• **Data excerpts**
Segment Open
===== config.mk =====
export PLATFORM = sky130hd
export DESIGN_NAME = button_conditioner_flat
export DESIGN_NICKNAME = d
export VERILOG_FILES = /design/src/rtl/button_conditioner_if.sv /design/src/rtl/button_conditioner.sv /design/src/flat_wrapper.sv
export SDC_FILE = /design/constraint.sdc
export NUM_CORES = 1
export LEC_CHECK = 0
export BUFFER_PORTS_ARGS = -buffer_cell sky130_fd_sc_hd__clkbuf_2
export CORE_MARGIN = 1.5
export CORE_UTILIZATION = 51
export CTS_CLUSTER_DIAMETER = 100
export CTS_CLUSTER_SIZE = 10
export DETAILED_ROUTE_END_ITERATION = 12
export GPL_ROUTABILITY_DRIVEN = 0
export PLACE_DENSITY = 0.8
export SYNTH_ARGS = -nofsm -noshare
export SYNTH_HDL_FRONTEND = slang
export SYNTH_SLANG_ARGS = --single-unit

===== constraint.sdc =====
create_clock -name clock -period 4.8 [get_ports clock]
set_clock_uncertainty 0.15 [all_clocks]
set_input_delay 0.96 -clock clock [delete_from_list [all_inputs] [get_ports clock]]
set_output_delay 0.96 -clock clock [all_outputs]
set_load 0.01 [all_outputs]

===== src/rtl/button_conditioner_if.sv =====
// ---------------------------------------------------------------------------
// button_conditioner_if
// Bundle of button signals between the raw push-button pins and the
// conditioned event outputs.
//   btn_in      : raw asynchronous button inputs (active-high)
//   btn_level   : debounced level per channel
//   btn_press   : one-cycle pulse on a debounced rising edge
//   btn_release : one-cycle pulse on a debounced falling edge
//   btn_repeat  : one-cycle auto-repeat pulse while held
//   selected    : latched program number (0 = none)
//   sel_change  : one-cycle pulse when selected is written
// modport master : drives btn_in, observes everything else (board/testbench)
// modport slave  : the conditioner itself
// ---------------------------------------------------------------------------
interface button_conditioner_if #(
  parameter int NCH   = 5,
  parameter int SEL_W = 32
);
  logic [NCH-1:0]   btn_in;
  logic [NCH-1:0]   btn_level;
  logic [NCH-1:0]   btn_press;
  logic [NCH-1:0]   btn_release;
  logic [NCH-1:0]   btn_repeat;
  logic [SEL_W-1:0] selected;
  logic             sel_change;

  modport master (
    output btn_in,
    input  btn_level, btn_press, btn_release, btn_repeat, selected, sel_change
  );

  modport slave (
    input  btn_in,
    output btn_level, btn_press, btn_release, btn_repeat, selected, sel_change
  );
endinterface


===== src/rtl/button_conditioner.sv =====
// ---------------------------------------------------------------------------
// button_conditioner
// N-channel push-button front end: 2-flop synchroniser, counter debouncer,
// registered press/release pulses, optional auto-repeat, and a latched
// program selector driven by presses on the masked channels.
// Ports:
//   clock : system clock, all state on posedge
//   reset : synchronous, active-high; clears every register
//   bus   : button_conditioner_if.slave (btn_in in; levels/pulses/selector out)
// ---------------------------------------------------------------------------
module button_conditioner #(
  parameter int             NCH           = 5,
  parameter int             DELAY         = 250000,
  parameter int             REPEAT_START  = 0,
  parameter int             REPEAT_PERIOD = 125000,
  parameter logic [NCH-1:0] SEL_MASK      = 5'b00110,
  parameter int             SEL_W         = 32
) (
  input  logic                  clock,
  input  logic                  reset,
  button_conditioner_if.slave   bus
);

  localparam int CW   = (DELAY > 1) ? $clog2(DELAY) : 1;
  localparam int RMAX = (REPEAT_START > REPEAT_PERIOD) ? REPEAT_START : REPEAT_PERIOD;
  localparam int RW   = $clog2(RMAX + 1);

  logic [NCH-1:0]   s1_q, s2_q;
  logic [NCH-1:0]   level_q, level_d;
  logic [NCH-1:0]   press_q, release_q;
  logic [NCH-1:0]   repeat_q, repeat_d;
  logic [SEL_W-1:0] selected_q, selected_d;
  logic             sel_change_q, sel_change_d;

  genvar gi;
  generate
    for (gi = 0; gi < NCH; gi++) begin : g_ch
      logic [CW-1:0] cnt_q, cnt_d;
      logic          lvl_d;

      // Counter tracks consecutive cycles the synchronised input disagrees
      // with the debounced level; any agreement restarts the count.
      always_comb begin
        cnt_d = '0;
        lvl_d = level_q[gi];
        if (s2_q[gi] != level_q[gi]) begin
          if (cnt_q == CW'(DELAY - 1)) begin
            lvl_d = s2_q[gi];
          end else begin
            cnt_d = cnt_q + CW'(1);
          end
        end
      end

      always_ff @(posedge clock) begin
        if (reset) begin
          cnt_q <= '0;
        end else begin
          cnt_q <= cnt_d;
        end
      end

      assign level_d[gi] = lvl_d;

      if (REPEAT_START > 0) begin : g_rep
        logic [RW-1:0] rcnt_q, rcnt_d;
        logic [RW-1:0] inc;
        logic [RW-1:0] target;
        logic          started_q, started_d;
        logic          fire;

        // rcnt counts cycles since the press (or since the last repeat);
        // the first interval is REPEAT_START, later ones REPEAT_PERIOD.
        always_comb begin
          rcnt_d    = '0;
          started_d = 1'b0;
          fire      = 1'b0;
          inc       = (press_q[gi] ? '0 : rcnt_q) + RW'(1);
          target    = (started_q && !press_q[gi]) ? RW'(REPEAT_PERIOD) : RW'(REPEAT_START);
          if (level_q[gi]) begin
            if (inc == target) begin
              fire      = 1'b1;
              started_d = 1'b1;
            end else begin
              rcnt_d    = inc;
              started_d = started_q && !press_q[gi];
            end
          end
        end

        always_ff @(posedge clock) begin
          if (reset) begin
            rcnt_q    <= '0;
            started_q <= 1'b0;
          end else begin
            rcnt_q    <= rcnt_d;
            started_q <= started_d;
          end
        end

        // Suppress a repeat that would land on the release cycle.
        assign repeat_d[gi] = fire & lvl_d;
      end else begin : g_norep
        assign repeat_d[gi] = 1'b0;
      end
    end
  endgenerate

  // Lowest-index masked press wins; loop runs high-to-low so the last
  // assignment is the lowest channel.
  always_comb begin
    selected_d   = selected_q;
    sel_change_d = 1'b0;
    for (int k = NCH - 1; k >= 0; k--) begin
      if (press_q[k] && SEL_MASK[k]) begin
        selected_d   = SEL_W'(k + 1);
        sel_change_d = 1'b1;
      end
    end
  end

  always_ff @(posedge clock) begin
    if (reset) begin
      s1_q         <= '0;
      s2_q         <= '0;
      level_q      <= '0;
      press_q      <= '0;
      release_q    <= '0;
      repeat_q     <= '0;
      selected_q   <= '0;
      sel_change_q <= 1'b0;
    end else begin
      s1_q         <= bus.btn_in;
      s2_q         <= s1_q;
      level_q      <= level_d;
      press_q      <= level_d & ~level_q;
      release_q    <= ~level_d & level_q;
      repeat_q     <= repeat_d;
      selected_q   <= selected_d;
      sel_change_q <= sel_change_d;
    end
  end

  assign bus.btn_level   = level_q;
  assign bus.btn_press   = press_q;
  assign bus.btn_release = release_q;
  assign bus.btn_repeat  = repeat_q;
  assign bus.selected    = selected_q;
  assign bus.sel_change  = sel_change_q;

endmodule


===== src/flat_wrapper.sv =====
// flat-port wrapper written by rule: the top's interface ports become plain ports
module button_conditioner_flat 
#(
  parameter int             NCH           = 5,
  parameter int             DELAY         = 250000,
  parameter int             REPEAT_START  = 0,
  parameter int             REPEAT_PERIOD = 125000,
  parameter logic [NCH-1:0] SEL_MASK      = 5'b00110,
  parameter int             SEL_W         = 32
)
  (clock, reset, bus_btn_in, bus_btn_level, bus_btn_press, bus_btn_release, bus_btn_repeat, bus_selected, bus_sel_change);
  button_conditioner_if #(.NCH(NCH), .SEL_W(SEL_W)) bus_i ();
  input  logic clock;
  input  logic reset;
  input wire logic [$bits(bus_i.btn_in)-1:0] bus_btn_in;
  output wire logic [$bits(bus_i.btn_level)-1:0] bus_btn_level;
  output wire logic [$bits(bus_i.btn_press)-1:0] bus_btn_press;
  output wire logic [$bits(bus_i.btn_release)-1:0] bus_btn_release;
  output wire logic [$bits(bus_i.btn_repeat)-1:0] bus_btn_repeat;
  output wire logic [$bits(bus_i.selected)-1:0] bus_selected;
  output wire logic [$bits(bus_i.sel_change)-1:0] bus_sel_change;
  assign bus_i.btn_in = bus_btn_in;
  assign bus_btn_level = bus_i.btn_level;
  assign bus_btn_press = bus_i.btn_press;
  assign bus_btn_release = bus_i.btn_release;
  assign bus_btn_repeat = bus_i.btn_repeat;
  assign bus_selected = bus_i.selected;
  assign bus_sel_change = bus_i.sel_change;
  button_conditioner #(.NCH(NCH), .DELAY(DELAY), .REPEAT_START(REPEAT_START), .REPEAT_PERIOD(REPEAT_PERIOD), .SEL_MASK(SEL_MASK), .SEL_W(SEL_W)) u_core (.clock(clock), .reset(reset), .bus(bus_i));
endmodule

==> results.ini <==
[worst_setup_path]
path_max_fanout=17
critical_path_arrival_ns=2.69
worstSetupStartpointType=flop
cp_cell_sequence=ha_1 > nand3_1 > or4_1 > o21ai_2 > nor2_1
crit_buf_inv=0
path_class=reg -> reg
critPathCaptureType=flop
crit_path_top_delay_cell=o21ai_2
required_ns=5.02
cpPeakStageDelay_ns=0.57
crit_family=simple AND/OR/NAND/NOR gates

[sta]
fmax_ghz=0.406
rsz0062_at_grt=no
finalSetupViolations=0
slew_violations=0
worst_pin_slew_ns=0.699
maxSlewHeadroom=0.534
hold_viol_final=0
tns_ns=0
min_period_ns=2.46
period_share=0.513

[grt]
grt_pass1_wl_um=17100
antenna_found_initial=0
track_usage=0.194
grt_pass1_vias=3836
grt-ovfl-total=0
grt_start_max_net_pins=37

[yosys]
synth_cell_types=39
ys_ff_latch=118
syn_inst=598
yosys_warnings=0
synth_area_um2=5280
avgSynthCellArea_um2=8.82
synth_edf_count=0
seq_area_frac_synth=0.448
synth-main-ff-cell=dfxtp_1
synthArstFlopShare=0

[clock_tree]
clk_pin_slew_worst_paths_ns=0.05
numCtsBuffers=17
ctsResizeCount=0
cts.path.max_buffers=2
htreeDepth=4
hold_buffers=0
cts_tree=yes
worstSkewPairLatency_ns=0.52
cts_setup_buffers=0
numClockSinks=118
root_buffer=clkbuf_8

[detailed_routing]
drcViolationCount=0
drt_wl_total_um=10000
wl_per_cell_um=13.0
drt_iter0_drc=204
vias=4152
dr.pass1.iters=7
ant_nets=0
routed_via_density=5.40

[cells_and_area]
multiInputGateArea_um2=2640
layout-drive-gt1-share=0.104
nets=636
syn_to_final_growth_pct=11.9
nFillCells=841
register_area_um2=2360
diodes=0

[flow_run]
drv_cap=0

[placed_design]
dp_hpwl_um=6790
numPortBuffers=24

[floorplan]
design.core.area_um2=9910
dieArea_um2=11000
die_y_um=105
io_pins=60
initial_core_util=0.532
rows=36
die-width_um=105

[hold_path]
hp-class=reg -> reg

[power]
p_per_area_nw_per_um2=365
p_total_mw=2.16
power.leakage_nw=1.91
peakVddDrop_uv=232

[run_status]
run_status=complete, no violations

==> registers in the layout, summed over array words and instances (netlist names) <==
register and count:
u_core.bus.sel_change 1, u_core.s1_q 5, u_core.g_ch.cnt_q 90, u_core.bus.btn_press 5, u_core.s2_q 5, u_core.bus.btn_level 5
u_core.bus.btn_release 5, u_core.bus.selected 2
==> metrics by stage <==
stage	util	hold WS [ns]	cell area, µm²	std cells	setup WS (ns)
6_report	0.596	0.289	5900	769	2.34
4_1_cts	0.596	0.297	5900	769	2.35
3_3_place_gp	0.541	0.266	5360	738	2.48
3_5_place_dp	0.541	0.279	5360	738	2.37
5_1_grt	0.596	0.318	5900	769	2.17
2_1_floorplan	-	0.264	5400	632	2.71
==> placed cells by master (no fill, tap or decap), types with 5 or more instances in the layout <==
cell / synthesis / routed
nor3_1: 24 / 24
clkbuf_16: 0 / 16
nand2b_1: 18 / 18
xnor2_1: 43 / 43
and2_1: 5 / 5
o31ai_1: 5 / 5
or4_1: 12 / 12
dfxtp_1: 118 / 118
xor2_1: 23 / 23
nor2b_1: 11 / 11
clkinv_2: 0 / 5
nor4_1: 20 / 20
o21ai_0: 8 / 8
nand2_1: 26 / 26
clkbuf_2: 2 / 24
inv_1: 13 / 13
or3_1: 8 / 8
nand4_1: 25 / 25
nand3_1: 35 / 35
ha_1: 5 / 5
conb_1: 1 / 35
and4_1: 6 / 6
nor2_1: 88 / 88
and3_1: 7 / 7
a21oi_1: 22 / 22
==> routing by layer <==
metal	track usage	wire length (µm)	vias to the layer above
met5	0	0	-
li1	-	-	2080
met1	0.234	4540	1962
met4	0.106	189	0
met2	0.312	4880	91
met3	0.0586	422	19
==> cell type report <==
class | count | area share
Clock inverter | 9 | 0.0131
Multi-Input combinational cell | 447 | 0.448
Sequential cell | 118 | 0.400
Timing Repair Buffer | 27 | 0.0242
Tap cell | 133 | 0.0282
Clock buffer | 22 | 0.0784
Inverter | 13 | 0.00827
==> cells in the mapped netlist (2+ instances only) <==
cell type / number / area, µm²
xor2_1: 23 / 201
nand2b_1: 18 / 113
a21oi_1: 22 / 110
inv_1: 13 / 48.8
xnor2_1: 43 / 377
ha_1: 5 / 62.6
and2_1: 5 / 31.3
and3_1: 7 / 43.8
clkbuf_2: 2 / 10.0
buf_4: 37 / 278
o21ai_2: 2 / 17.5
nand3_1: 35 / 175
nor4_1: 20 / 125
o21ai_0: 8 / 40.0
o41ai_2: 3 / 48.8
o31ai_1: 5 / 37.5
nor2b_1: 11 / 68.8
nand2_1: 26 / 97.6
or3_1: 8 / 50.1
o41ai_1: 2 / 17.5
and4_1: 6 / 52.6
clkbuf_1: 10 / 37.5
dfxtp_1: 118 / 2360
or4_1: 12 / 90.1
nor2_1: 88 / 330
or4b_2: 2 / 20.0
buf_2: 5 / 25.0
nor4b_1: 2 / 17.5
nand4_1: 25 / 156
mux2i_1: 3 / 30.0
nor3_1: 24 / 120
Segment Closed
• **Work instruction**
Your task is to restate, word for word, the lines from the beginning of the records to the line with "export VERILOG_FILES = /design/src/rtl/button_conditioner_if.sv", inclusive.

• **Answer space**
===== config.mk =====
export PLATFORM = sky130hd
export DESIGN_NAME = button_conditioner_flat
export DESIGN_NICKNAME = d
export VERILOG_FILES = /design/src/rtl/button_conditioner_if.sv /design/src/rtl/button_conditioner.sv /design/src/flat_wrapper.sv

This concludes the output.